Here's the first part:

-------------------------------------------------------------------------------
'Define global variables
Dim bpd As New Dictionary
Dim boxPlotCount As Integer

Sub Boxplot()
    Dim q1 As Double
    Dim q2 As Double
    Dim q3 As Double
    Dim iqr As Double
    Dim Data As range
    Dim counter As Long
    Dim i As Long
    Dim outliers As range
    Dim outliersArray() As Integer
    Dim a1 As Shape
    Dim a2 As Shape
    Dim a3 As Shape
    Dim m As Double
    Dim c As Double
    Dim bpt As New BoxPlotChart
    
    'Show form to get location of data
    BoxPlotForm.Show
    
    If BoxPlotForm.cancelB = True Then
        Unload BoxPlotForm
        Exit Sub
    End If
    
    Set Data = range(BoxPlotForm.RefEdit1.Text)
    
    'Calculate median, first quartile, third quartile and inter-quartile range
    q1 = WorksheetFunction.Quartile_Inc(Data, 1)

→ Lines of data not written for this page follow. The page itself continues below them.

==> design/flow/run.sh <==
#!/bin/bash
# OpenROAD 26Q1-2900-gdf79404cd8, Yosys 0.63+post, stock flow scripts
make -C /OpenROAD-flow-scripts/flow DESIGN_CONFIG=/design/flow/config.mk WORK_HOME=/design/flow/orfs finish
==> design/flow/config.mk <==
export PLATFORM = sky130hd
export DESIGN_NAME = vm
export DESIGN_NICKNAME = vm
export VERILOG_FILES = /design/flow/design.v
export SDC_FILE = /design/flow/constraint.sdc
export NUM_CORES = 4
export LEC_CHECK = 1
export CORE_AREA = 10 10 70 70
export DIE_AREA = 0 0 80 80
==> design/flow/constraint.sdc <==
current_design vm

set clk_period 1.2
set clk_io_pct 0.2

create_clock -name clk0 -period $clk_period [get_ports {clk}]

set non_clock_inputs [all_inputs -no_clocks]
set_input_delay [expr $clk_period * $clk_io_pct] -clock clk0 $non_clock_inputs
set_output_delay [expr $clk_period * $clk_io_pct] -clock clk0 [all_outputs]
### design/flow/config.mk
export PLATFORM = sky130hd
export DESIGN_NAME = ram
export DESIGN_NICKNAME = ram
export VERILOG_FILES = /design/flow/design.v
export SDC_FILE = /design/flow/constraint.sdc
export NUM_CORES = 4
export LEC_CHECK = 1
export CORE_UTILIZATION = 50
export SYNTH_MEMORY_MAX_BITS = 65536
### design/flow/constraint.sdc
current_design ram

set clk_period 44.5
set clk_io_pct 0.2

create_clock -name clk0 -period $clk_period [get_ports {clk}]

set non_clock_inputs [all_inputs -no_clocks]
set_input_delay [expr $clk_period * $clk_io_pct] -clock clk0 $non_clock_inputs
set_output_delay [expr $clk_period * $clk_io_pct] -clock clk0 [all_outputs]
### design/flow/design.v
module ram(
  input clk,
  input write_enable,
  input [9:0] address,
  input [7:0] data_in,
  output reg [7:0] data_out,
);
reg[7:0] ram_block[0:1023];
always @(posedge clk)begin
  if(write_enable)
    ram_block[address]<= data_in;
  else
    data_out<= ram_block[address];
end
endmodule
### design/flow/run.sh
#!/bin/bash
# OpenROAD 26Q1-2900-gdf79404cd8, Yosys 0.63+post, stock flow scripts
make -C /OpenROAD-flow-scripts/flow DESIGN_CONFIG=/design/flow/config.mk WORK_HOME=/design/flow/orfs finish
==> summary.txt <==
run results: path length in cells of the critical path 19, clk latency late pin ~1.2 ns, CTS H-tree lvls 6, Yosys top cell area share 77.95%, Critical Path RT approximately 45 ns, vias in the first global route roughly 170k, worst IR drop on VDD roughly 0.05 mV, run status complete, no violations, pin count of the biggest net entering global routing about 130, Initial DRC Count 11205, Synth warnings 1, RSZ-0062 raised after global routing no, Tot GR Track Use between 30% and 40%, sequential share of power 54.2%, Die Y 796.9 um, critical path class primary input to flip-flop, min cycle time layout 16.41 ns, Post-synth area hogs edfxtp_1 (78%), mux2i_1 (7.1%), mux4_2 (6.9%), Post-synth top flop edfxtp_1, OpenROAD warning count 50, CTS Buf Count between 800 and 900, max incr delay on CP about 0.7 ns, Die Span X 796.9 um, Post-Syn Area per Cell 19.46 um2, IO Port Bufs 27, hold_buf cts 0, postcts setup bufs 0, most used cell, CP buf_4, Clock Pin Slew Worst Setup and Hold Paths roughly 0.06 ns, internal power roughly 0.012 W, Filler Cell Count 46073, area grow syn2layout 12.04%, worst min path class flip-flop to flip-flop, IO Pins 28, Lkg Pwr ~110 nW, Gate power share between 4 and 5%, cell resize tally after clock tree synthesis 0, Post-synth EDFFs a little over 8000, final hold vios 0, PwrDens ~44 nW/um2, routability cong. about 0.9, Comb gate area between 60000 and 70000 um2, routed len/inst 34.37 um, CTS root buffer clkbuf_16, Buffers & Inverters on Critical Path 11, DR vias/cell between 6 and 7, Critical Path Sink Type flip-flop, Core ar. about 630000 um2, # setup viols final 0, worst-path cell chain buf_16, buf_4, buf_4, buf_4, buf_4, buf_4, buf_4, buf_4, buf_4, buf_4, buf_4, mux2i_1, o22ai_1, nor4_1, a31oi_1, nand4_1, nand2_1, nor4_2, o211ai_1, post-route ant nets 0, first-pass GRT wire length 1259000 um, HPWL Detailed around 550000 um, Relative slew margins between 10% and 20%, Clock Power Share between 40% and 50%, Cells on Worst Hold Path 6, Die Area 635000 um2, max-slew violation count 0, ys cells about 16000, drt total wl 894400 um, Worst R2R Path Depth 8, Reg area about 250000 um2, initial antenna violation count between 80 and 90, switching share of power between 20% and 30%, share of cells above drive strength 1 16.88%, fin util 56.29%, Synth flops roughly 8200, Fmax roughly 60 MHz, cell type with the largest total area edfxtp_1, crit share post-route about 37%, synthesized area around 320000 um2, Cell Type Count around 57, CP max-delay cell buf_4, Mapped Cells approximately 16000, CTS tree built, grt total ovfl 0, final setup TNS 0 ns, Site Rows approximately 290, CP Launch Type primary input, crit path DAT around 17 ns, Fin Clk Skew ~0.052 ns, Crit Path Max Fanout around 70, Max Cap Viol 0, via count approximately 160k, DRC errors left 0, asr flop ratio synth 0%, switching pwr approximately 0.0034 W, clk buf depth 4, yosys stat chip area 315900 um2, Init Core Util 50.24%, Synth Seq Share 77.95%, worst-margin pin slew 1.246 ns, first-pass iteration count of the detailed router 6, CP top delay family buffers and inverters, clk sinks 8200
[synthesized netlist by cell type (all sizes together), types with 16 or more instances]
library cell and instances:
nor2 1226, a22o 38, nor4 243, a2111oi 32, clkbuf 411, nand2 260, mux2i 2255, o221ai 57
a22oi 222, buf 651, o22ai 878, mux4 964, a21oi 95, mux2 23, a211oi 16, edfxtp 8200
o21ai 179, nand4 44, nor3 72, nand3 159, a31oi 35, o2111ai 74
[power groups by stage]
| stage | combinational [W] | sequential, W | clock (W) |
|---|---|---|---|
| finish | 0.000698 | 0.00851 | 0.00650 |
| CTS | 0.000699 | 0.00851 | 0.00659 |
| global route | 0.000740 | 0.00850 | 0.00687 |
[flip-flops by register name, summed over array words and instances, names as in the netlist]
| signal | flops |
|---|---|
| data_out | 8 |
| ram_block | 8192 |
[cells by family (layout without fill, tap and decap cells)]
group	Yosys count	after routing	share of synthesized area, %
DFF	8200	8200	77.95
and+or+nand+nor	2077	2077	2.880
buffers and inverters	1064	2301	1.627
other	0	201	0
muxes	3242	3242	14.10
AOI/OAI and AO/OA	1652	1652	3.447
## design/flow/config.mk

```make
export PLATFORM = sky130hd
export DESIGN_NAME = ir_decoder
export DESIGN_NICKNAME = ir_decoder
export VERILOG_FILES = /design/flow/design.v
export SDC_FILE = /design/flow/constraint.sdc
export NUM_CORES = 4
export LEC_CHECK = 1
export CORE_UTILIZATION = 30
```

## design/flow/constraint.sdc

```tcl
current_design ir_decoder

set clk_period 7.1
set clk_io_pct 0.2

create_clock -name clk0 -period $clk_period [get_ports {clk}]

set non_clock_inputs [all_inputs -no_clocks]
set_input_delay [expr $clk_period * $clk_io_pct] -clock clk0 $non_clock_inputs
set_output_delay [expr $clk_period * $clk_io_pct] -clock clk0 [all_outputs]
```
==> flow/design.v <==
module spi_flash_slave (
    input wire cs,
    input wire sclk,
    input wire mosi,
    output reg miso
);
    reg [7:0] memory [0:255];  
    reg [3:0] bit_cnt;
    reg [7:0] addr;
    reg [7:0] out_data;
    reg [1:0] state;
    localparam IDLE = 2'd0,
               GET_CMD = 2'd1,
               GET_ADDR = 2'd2,
               SEND_DATA = 2'd3;
    initial begin
        memory[8'h0A] = 8'hDE;
        memory[8'h0B] = 8'hAD;
        memory[8'h0C] = 8'hBE;
        memory[8'h0D] = 8'hEF;
    end
    always @(negedge sclk or posedge cs) begin
        if (cs) begin
            state <= IDLE;
            bit_cnt <= 0;
        end else begin
            case (state)
                IDLE: begin
                    bit_cnt <= 7;
                    state <= GET_CMD;
                end
                GET_CMD: begin
                    if (bit_cnt == 0)
                        state <= GET_ADDR;
                    else
                        bit_cnt <= bit_cnt - 1;
                end
                GET_ADDR: begin
                    addr[bit_cnt] <= mosi;
                    if (bit_cnt == 0) begin
                        out_data <= memory[addr];
                        bit_cnt <= 7;
                        state <= SEND_DATA;
                    end else
                        bit_cnt <= bit_cnt - 1;
                end
                SEND_DATA: begin
                    miso <= out_data[bit_cnt];
                    if (bit_cnt == 0)
                        state <= IDLE;
                    else
                        bit_cnt <= bit_cnt - 1;
                end
            endcase
        end
    end
endmodule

    q2 = WorksheetFunction.Quartile_Inc(Data, 2)
    q3 = WorksheetFunction.Quartile_Inc(Data, 3)
    iqr = 1.5 * (q3 - q1)
    
    'Create new sheet
    Worksheets.Add
    Cells(1, 2).Value = "Data"
    Cells(1, 3).Value = "Chart Data"
    
    Cells(2, 1).Value = "Inter quartile range"
    Cells(3, 1).Value = "Quartile 1"
    Cells(4, 1).Value = "Median"
    Cells(5, 1).Value = "Quartile 3"
    Cells(6, 1).Value = "Inter quartile range"
    
    Cells(2, 2).Value = iqr
    Cells(3, 2).Value = q1
    Cells(4, 2).Value = q2
    Cells(5, 2).Value = q3
    Cells(6, 2).Value = iqr
    
    'Filter list of points to those outside IQR
    Cells(1, 5).Value = "Extremes"
    counter = 2
    For i = 1 To Data.Rows.Count
        If Data(i, 1).Value > (q3 + iqr) Or Data(i, 1).Value < (q1 - iqr) Then
            Cells(counter, 5).Value = Data(i, 1).Value
            counter = counter + 1
        End If
    Next
    
    Set outliers = range(Cells(2, 5), Cells(counter - 1, 5))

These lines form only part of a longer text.